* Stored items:
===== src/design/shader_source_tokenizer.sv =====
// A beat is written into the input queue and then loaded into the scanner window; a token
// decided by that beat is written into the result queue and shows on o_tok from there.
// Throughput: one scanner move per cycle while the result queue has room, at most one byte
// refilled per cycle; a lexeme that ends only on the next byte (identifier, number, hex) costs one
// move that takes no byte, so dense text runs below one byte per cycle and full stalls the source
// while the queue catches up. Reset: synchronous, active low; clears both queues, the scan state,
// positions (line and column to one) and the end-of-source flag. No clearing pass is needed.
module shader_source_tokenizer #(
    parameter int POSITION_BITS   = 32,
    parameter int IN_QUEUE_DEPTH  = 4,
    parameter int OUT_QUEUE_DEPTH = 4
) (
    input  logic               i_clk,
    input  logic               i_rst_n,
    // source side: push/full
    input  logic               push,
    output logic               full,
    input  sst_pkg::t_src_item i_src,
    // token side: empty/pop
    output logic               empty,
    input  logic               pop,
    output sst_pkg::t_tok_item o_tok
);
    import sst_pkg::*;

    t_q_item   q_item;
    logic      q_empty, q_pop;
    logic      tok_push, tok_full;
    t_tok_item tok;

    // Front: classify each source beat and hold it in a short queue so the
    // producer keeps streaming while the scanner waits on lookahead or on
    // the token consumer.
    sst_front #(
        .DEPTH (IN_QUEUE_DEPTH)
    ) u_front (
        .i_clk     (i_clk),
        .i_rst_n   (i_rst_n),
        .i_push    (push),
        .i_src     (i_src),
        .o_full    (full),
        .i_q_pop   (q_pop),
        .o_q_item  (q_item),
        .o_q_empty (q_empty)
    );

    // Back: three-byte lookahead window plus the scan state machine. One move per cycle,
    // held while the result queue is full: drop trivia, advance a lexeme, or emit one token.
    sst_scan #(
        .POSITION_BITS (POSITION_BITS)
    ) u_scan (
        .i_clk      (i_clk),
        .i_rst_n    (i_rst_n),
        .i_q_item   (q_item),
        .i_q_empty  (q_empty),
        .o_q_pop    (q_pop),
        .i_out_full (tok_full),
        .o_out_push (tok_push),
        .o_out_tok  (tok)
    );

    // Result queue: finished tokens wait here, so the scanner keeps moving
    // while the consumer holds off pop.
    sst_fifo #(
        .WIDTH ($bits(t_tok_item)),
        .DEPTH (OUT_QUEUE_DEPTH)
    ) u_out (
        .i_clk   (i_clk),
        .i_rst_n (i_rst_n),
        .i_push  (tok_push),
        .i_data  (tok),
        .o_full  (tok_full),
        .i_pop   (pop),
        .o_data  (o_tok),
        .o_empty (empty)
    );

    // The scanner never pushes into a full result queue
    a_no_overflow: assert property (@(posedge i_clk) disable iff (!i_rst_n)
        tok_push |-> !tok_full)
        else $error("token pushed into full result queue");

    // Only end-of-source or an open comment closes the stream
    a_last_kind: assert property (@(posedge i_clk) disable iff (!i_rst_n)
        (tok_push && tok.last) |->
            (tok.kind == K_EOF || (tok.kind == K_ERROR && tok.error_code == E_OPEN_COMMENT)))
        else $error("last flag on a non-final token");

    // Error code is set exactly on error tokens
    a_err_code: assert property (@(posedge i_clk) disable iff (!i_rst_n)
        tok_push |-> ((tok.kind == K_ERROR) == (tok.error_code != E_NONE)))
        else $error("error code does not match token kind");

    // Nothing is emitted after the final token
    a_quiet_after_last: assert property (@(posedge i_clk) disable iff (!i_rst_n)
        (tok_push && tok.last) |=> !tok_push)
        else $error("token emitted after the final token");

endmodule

==

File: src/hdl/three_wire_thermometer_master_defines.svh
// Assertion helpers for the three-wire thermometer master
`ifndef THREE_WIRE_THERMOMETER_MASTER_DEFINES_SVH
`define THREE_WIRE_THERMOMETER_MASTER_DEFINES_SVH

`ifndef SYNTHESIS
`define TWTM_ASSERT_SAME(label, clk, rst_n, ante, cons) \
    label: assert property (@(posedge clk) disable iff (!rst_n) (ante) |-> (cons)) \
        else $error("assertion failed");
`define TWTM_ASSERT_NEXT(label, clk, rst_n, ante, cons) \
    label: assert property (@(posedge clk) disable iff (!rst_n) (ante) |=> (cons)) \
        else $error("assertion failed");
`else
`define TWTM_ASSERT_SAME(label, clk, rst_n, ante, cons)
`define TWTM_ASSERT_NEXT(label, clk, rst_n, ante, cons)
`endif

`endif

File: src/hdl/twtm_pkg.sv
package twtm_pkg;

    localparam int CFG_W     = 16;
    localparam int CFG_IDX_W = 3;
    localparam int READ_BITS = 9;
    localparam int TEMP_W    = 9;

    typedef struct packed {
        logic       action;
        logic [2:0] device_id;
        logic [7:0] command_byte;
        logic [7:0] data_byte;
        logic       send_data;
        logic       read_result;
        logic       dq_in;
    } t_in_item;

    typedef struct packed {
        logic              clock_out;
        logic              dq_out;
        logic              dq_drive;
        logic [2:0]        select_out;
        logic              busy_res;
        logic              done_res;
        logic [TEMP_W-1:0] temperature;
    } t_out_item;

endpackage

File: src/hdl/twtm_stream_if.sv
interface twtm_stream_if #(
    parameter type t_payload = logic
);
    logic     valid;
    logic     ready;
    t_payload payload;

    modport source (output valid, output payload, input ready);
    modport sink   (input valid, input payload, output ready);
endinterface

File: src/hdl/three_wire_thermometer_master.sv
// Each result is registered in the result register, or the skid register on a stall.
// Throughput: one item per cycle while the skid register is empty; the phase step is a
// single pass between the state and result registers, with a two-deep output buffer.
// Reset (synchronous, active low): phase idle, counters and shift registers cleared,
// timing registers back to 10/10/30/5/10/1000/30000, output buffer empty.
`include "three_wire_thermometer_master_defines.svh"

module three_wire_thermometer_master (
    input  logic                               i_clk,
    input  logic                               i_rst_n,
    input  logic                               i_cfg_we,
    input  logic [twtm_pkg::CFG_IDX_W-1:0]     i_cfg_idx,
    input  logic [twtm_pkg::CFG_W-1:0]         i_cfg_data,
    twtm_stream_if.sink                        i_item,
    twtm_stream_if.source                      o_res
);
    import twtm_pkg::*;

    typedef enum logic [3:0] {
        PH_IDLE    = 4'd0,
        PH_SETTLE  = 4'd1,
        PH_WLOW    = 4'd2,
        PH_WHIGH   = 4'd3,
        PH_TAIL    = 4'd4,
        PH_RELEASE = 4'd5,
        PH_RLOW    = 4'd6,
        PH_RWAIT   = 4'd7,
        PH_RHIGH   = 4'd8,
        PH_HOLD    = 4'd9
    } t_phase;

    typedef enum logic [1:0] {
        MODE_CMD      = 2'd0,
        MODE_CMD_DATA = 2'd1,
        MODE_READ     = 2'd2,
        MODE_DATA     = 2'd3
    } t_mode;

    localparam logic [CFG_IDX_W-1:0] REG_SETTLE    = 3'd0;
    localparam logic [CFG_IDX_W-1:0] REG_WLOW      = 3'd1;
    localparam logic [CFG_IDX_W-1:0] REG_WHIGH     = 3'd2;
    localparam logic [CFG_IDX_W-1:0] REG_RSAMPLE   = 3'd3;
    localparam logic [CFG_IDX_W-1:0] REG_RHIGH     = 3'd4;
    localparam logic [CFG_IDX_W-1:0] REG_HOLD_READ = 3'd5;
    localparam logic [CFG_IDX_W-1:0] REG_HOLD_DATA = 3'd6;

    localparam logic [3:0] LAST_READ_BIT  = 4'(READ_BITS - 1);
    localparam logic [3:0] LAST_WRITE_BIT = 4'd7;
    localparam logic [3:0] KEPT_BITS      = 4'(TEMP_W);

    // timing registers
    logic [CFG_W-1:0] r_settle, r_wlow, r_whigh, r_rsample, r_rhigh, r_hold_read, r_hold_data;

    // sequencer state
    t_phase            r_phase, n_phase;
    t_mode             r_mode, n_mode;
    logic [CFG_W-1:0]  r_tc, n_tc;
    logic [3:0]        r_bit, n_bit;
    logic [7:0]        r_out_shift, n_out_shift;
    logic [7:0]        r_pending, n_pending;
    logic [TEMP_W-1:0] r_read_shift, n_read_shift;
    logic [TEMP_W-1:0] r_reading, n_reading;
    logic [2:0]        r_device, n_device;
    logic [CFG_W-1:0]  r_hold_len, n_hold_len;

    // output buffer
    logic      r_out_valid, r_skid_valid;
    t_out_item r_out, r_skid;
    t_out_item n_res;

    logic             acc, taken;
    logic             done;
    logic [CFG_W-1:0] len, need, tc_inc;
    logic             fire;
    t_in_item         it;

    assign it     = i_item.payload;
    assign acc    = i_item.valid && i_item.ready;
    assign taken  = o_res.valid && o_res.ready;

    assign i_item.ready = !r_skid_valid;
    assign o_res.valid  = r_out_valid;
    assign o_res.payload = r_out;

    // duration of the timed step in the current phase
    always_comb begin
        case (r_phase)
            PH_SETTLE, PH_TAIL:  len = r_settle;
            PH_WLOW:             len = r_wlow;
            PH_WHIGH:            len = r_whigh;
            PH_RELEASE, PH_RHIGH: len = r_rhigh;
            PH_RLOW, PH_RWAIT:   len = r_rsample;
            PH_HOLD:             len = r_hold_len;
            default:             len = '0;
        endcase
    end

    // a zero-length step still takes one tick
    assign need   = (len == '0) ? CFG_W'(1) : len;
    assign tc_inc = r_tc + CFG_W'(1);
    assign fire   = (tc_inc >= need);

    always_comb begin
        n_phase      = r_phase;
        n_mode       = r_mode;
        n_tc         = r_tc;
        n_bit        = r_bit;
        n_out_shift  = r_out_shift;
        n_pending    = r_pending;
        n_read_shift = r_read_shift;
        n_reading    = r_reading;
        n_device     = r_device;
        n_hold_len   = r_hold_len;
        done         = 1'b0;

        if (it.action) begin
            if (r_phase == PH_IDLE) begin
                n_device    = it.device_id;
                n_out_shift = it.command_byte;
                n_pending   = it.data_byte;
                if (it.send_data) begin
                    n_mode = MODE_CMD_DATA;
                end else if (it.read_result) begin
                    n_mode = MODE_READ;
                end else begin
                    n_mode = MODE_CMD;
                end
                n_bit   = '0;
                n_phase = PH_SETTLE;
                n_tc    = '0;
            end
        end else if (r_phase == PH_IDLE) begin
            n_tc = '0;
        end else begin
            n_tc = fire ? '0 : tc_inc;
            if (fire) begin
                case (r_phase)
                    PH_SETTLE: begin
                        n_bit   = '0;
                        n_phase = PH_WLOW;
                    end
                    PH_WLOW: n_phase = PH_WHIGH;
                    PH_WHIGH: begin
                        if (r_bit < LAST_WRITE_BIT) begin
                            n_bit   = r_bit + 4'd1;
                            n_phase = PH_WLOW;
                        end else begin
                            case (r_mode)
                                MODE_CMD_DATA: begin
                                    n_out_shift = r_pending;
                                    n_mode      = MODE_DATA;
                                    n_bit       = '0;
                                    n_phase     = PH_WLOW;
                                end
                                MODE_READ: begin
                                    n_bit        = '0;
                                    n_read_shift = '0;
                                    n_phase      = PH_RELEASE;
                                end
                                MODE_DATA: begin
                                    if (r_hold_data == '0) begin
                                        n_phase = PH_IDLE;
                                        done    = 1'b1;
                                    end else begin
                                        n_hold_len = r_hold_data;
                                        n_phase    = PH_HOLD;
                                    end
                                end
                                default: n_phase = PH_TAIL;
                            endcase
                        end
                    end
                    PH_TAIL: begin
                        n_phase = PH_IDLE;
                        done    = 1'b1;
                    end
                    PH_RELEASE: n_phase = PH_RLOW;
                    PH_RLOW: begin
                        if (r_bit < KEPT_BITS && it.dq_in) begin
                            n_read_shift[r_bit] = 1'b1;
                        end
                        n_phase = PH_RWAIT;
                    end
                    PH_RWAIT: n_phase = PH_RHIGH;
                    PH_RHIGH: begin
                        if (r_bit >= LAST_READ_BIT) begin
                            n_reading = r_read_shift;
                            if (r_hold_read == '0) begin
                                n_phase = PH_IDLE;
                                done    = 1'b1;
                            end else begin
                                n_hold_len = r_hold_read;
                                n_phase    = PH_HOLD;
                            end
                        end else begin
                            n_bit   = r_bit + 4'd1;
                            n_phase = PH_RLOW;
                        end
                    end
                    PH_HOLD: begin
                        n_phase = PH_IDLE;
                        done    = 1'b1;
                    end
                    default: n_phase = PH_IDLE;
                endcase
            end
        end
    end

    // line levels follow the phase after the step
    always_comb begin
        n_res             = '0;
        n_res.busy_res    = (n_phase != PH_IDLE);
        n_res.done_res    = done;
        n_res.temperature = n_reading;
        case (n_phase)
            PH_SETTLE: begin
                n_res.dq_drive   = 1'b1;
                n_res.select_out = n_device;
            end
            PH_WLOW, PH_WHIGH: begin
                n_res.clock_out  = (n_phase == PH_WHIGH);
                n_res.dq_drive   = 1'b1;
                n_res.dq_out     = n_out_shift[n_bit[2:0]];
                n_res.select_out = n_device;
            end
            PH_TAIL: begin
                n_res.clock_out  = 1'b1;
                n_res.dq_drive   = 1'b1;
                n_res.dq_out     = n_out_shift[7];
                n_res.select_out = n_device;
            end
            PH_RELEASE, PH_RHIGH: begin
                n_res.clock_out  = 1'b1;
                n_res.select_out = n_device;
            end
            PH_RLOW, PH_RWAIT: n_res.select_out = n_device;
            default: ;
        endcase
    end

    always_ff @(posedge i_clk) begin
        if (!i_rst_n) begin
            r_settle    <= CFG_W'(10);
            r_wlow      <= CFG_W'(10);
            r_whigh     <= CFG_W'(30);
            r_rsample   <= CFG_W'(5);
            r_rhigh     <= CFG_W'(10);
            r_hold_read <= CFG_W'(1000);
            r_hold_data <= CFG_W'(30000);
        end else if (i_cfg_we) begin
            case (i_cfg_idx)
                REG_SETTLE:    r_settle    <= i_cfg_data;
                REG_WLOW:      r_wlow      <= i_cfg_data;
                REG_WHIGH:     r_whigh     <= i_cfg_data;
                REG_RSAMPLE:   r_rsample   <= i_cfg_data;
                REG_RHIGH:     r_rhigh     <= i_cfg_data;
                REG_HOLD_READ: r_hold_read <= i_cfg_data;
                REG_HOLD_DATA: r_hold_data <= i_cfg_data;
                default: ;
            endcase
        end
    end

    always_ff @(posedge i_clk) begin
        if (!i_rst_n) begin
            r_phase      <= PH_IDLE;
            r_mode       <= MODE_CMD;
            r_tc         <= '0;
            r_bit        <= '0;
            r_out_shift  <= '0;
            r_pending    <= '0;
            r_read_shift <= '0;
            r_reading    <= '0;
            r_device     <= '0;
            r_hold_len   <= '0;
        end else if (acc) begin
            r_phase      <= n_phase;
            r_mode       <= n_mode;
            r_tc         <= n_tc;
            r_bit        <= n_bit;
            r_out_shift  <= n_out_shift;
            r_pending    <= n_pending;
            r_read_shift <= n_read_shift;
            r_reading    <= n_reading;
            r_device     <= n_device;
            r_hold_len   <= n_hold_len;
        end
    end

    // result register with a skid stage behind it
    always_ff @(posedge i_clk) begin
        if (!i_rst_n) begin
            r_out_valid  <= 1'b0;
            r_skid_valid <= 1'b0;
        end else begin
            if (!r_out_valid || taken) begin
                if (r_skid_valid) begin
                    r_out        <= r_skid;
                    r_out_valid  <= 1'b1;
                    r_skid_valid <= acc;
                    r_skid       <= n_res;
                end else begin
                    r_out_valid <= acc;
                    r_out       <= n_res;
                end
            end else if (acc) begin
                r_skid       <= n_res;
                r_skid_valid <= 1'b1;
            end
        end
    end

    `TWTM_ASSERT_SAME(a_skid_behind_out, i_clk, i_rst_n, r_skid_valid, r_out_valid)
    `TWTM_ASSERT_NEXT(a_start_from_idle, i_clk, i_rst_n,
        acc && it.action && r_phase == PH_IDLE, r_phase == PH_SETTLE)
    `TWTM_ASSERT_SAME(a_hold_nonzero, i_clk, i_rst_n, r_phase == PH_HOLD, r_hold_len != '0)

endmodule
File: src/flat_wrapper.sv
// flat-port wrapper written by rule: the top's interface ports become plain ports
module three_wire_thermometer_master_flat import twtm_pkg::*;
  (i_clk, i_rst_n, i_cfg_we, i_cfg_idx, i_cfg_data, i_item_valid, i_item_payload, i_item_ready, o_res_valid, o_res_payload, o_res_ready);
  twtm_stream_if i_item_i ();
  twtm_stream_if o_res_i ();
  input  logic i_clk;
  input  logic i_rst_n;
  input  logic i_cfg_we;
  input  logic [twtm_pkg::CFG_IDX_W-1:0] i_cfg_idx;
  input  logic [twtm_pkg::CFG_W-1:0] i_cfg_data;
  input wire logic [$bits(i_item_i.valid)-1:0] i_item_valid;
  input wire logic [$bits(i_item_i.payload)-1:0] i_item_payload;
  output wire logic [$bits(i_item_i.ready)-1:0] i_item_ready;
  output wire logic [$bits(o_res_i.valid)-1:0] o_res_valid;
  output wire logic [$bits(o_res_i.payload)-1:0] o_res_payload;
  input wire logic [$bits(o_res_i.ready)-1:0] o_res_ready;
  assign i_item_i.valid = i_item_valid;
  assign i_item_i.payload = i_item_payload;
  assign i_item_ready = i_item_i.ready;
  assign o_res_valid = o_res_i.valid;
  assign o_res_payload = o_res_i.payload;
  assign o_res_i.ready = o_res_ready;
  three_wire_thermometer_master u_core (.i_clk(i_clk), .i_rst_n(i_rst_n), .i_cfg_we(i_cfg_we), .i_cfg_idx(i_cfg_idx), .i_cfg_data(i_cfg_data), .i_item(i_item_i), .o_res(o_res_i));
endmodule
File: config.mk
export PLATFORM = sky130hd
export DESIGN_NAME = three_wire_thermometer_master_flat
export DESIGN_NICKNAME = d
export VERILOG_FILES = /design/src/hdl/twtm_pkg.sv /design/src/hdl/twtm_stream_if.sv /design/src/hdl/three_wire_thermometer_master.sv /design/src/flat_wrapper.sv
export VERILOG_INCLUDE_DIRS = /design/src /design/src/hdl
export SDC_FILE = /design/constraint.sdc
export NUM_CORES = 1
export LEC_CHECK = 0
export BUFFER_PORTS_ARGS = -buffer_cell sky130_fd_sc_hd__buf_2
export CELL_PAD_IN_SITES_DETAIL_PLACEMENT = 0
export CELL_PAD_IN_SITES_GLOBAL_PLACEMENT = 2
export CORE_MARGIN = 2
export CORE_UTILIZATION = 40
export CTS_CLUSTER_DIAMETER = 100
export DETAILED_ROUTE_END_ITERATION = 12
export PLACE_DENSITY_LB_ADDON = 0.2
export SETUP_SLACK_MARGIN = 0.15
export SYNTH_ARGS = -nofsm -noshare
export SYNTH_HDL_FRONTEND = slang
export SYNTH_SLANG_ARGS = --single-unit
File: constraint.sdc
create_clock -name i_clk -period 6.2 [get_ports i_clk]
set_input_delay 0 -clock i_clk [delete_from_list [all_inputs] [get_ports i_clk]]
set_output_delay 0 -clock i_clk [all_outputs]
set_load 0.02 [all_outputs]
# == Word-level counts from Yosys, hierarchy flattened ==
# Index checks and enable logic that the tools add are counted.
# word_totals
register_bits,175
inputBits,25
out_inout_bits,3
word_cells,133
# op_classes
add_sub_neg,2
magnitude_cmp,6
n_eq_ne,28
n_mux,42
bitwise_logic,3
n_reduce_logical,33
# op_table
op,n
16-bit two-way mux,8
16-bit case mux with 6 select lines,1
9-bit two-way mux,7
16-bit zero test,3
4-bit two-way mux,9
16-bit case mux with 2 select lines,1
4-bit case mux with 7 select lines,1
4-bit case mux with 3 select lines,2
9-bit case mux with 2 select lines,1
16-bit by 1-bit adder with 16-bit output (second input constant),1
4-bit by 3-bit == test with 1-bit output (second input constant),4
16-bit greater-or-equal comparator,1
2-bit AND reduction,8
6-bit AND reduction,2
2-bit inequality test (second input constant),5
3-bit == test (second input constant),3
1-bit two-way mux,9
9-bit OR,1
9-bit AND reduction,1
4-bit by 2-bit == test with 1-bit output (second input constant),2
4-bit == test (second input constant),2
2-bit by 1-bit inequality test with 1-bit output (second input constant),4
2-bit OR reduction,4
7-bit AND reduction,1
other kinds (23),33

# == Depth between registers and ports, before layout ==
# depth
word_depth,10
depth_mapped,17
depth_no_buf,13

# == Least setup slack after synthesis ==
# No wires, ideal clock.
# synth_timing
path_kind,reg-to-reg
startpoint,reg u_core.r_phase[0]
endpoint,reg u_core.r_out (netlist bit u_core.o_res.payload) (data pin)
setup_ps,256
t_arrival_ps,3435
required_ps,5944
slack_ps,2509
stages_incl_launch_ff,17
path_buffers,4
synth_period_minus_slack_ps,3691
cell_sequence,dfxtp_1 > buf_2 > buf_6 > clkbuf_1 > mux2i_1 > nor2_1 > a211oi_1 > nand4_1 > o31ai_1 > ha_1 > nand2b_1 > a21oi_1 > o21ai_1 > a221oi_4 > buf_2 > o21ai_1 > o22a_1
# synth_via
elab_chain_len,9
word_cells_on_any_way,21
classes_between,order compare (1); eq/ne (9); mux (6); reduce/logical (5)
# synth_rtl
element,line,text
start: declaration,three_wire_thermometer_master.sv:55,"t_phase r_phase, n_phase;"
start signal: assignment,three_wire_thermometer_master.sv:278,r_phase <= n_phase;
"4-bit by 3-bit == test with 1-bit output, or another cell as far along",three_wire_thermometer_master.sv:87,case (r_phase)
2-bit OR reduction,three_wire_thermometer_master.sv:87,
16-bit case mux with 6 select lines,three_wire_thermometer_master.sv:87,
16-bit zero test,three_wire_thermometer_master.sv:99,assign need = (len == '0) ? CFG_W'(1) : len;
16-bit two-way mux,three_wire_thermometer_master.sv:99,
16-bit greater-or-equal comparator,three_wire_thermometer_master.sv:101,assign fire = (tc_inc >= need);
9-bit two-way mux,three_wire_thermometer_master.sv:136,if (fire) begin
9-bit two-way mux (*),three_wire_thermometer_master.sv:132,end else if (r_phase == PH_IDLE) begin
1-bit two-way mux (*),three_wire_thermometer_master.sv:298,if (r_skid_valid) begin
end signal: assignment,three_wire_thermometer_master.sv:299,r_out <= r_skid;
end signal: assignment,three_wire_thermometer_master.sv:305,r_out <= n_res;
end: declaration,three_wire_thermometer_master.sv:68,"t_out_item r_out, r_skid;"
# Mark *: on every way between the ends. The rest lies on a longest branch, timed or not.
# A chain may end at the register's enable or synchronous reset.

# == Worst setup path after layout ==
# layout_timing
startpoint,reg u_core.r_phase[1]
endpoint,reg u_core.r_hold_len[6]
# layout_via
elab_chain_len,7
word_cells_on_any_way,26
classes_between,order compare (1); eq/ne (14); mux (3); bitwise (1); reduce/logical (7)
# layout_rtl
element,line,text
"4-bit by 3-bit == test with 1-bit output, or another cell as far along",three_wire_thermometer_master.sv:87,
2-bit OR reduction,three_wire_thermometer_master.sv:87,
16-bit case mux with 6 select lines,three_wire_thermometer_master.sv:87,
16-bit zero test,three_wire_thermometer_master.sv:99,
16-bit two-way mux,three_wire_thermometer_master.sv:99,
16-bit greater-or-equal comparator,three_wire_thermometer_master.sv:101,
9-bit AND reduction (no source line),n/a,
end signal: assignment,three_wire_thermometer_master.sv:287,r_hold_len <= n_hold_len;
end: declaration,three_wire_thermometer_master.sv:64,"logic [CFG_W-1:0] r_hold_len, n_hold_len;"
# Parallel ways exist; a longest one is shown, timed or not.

* Instructions to follow: Pull together all lines from the data that mention the word "ifndef".

* Written answer:
`ifndef THREE_WIRE_THERMOMETER_MASTER_DEFINES_SVH
`ifndef SYNTHESIS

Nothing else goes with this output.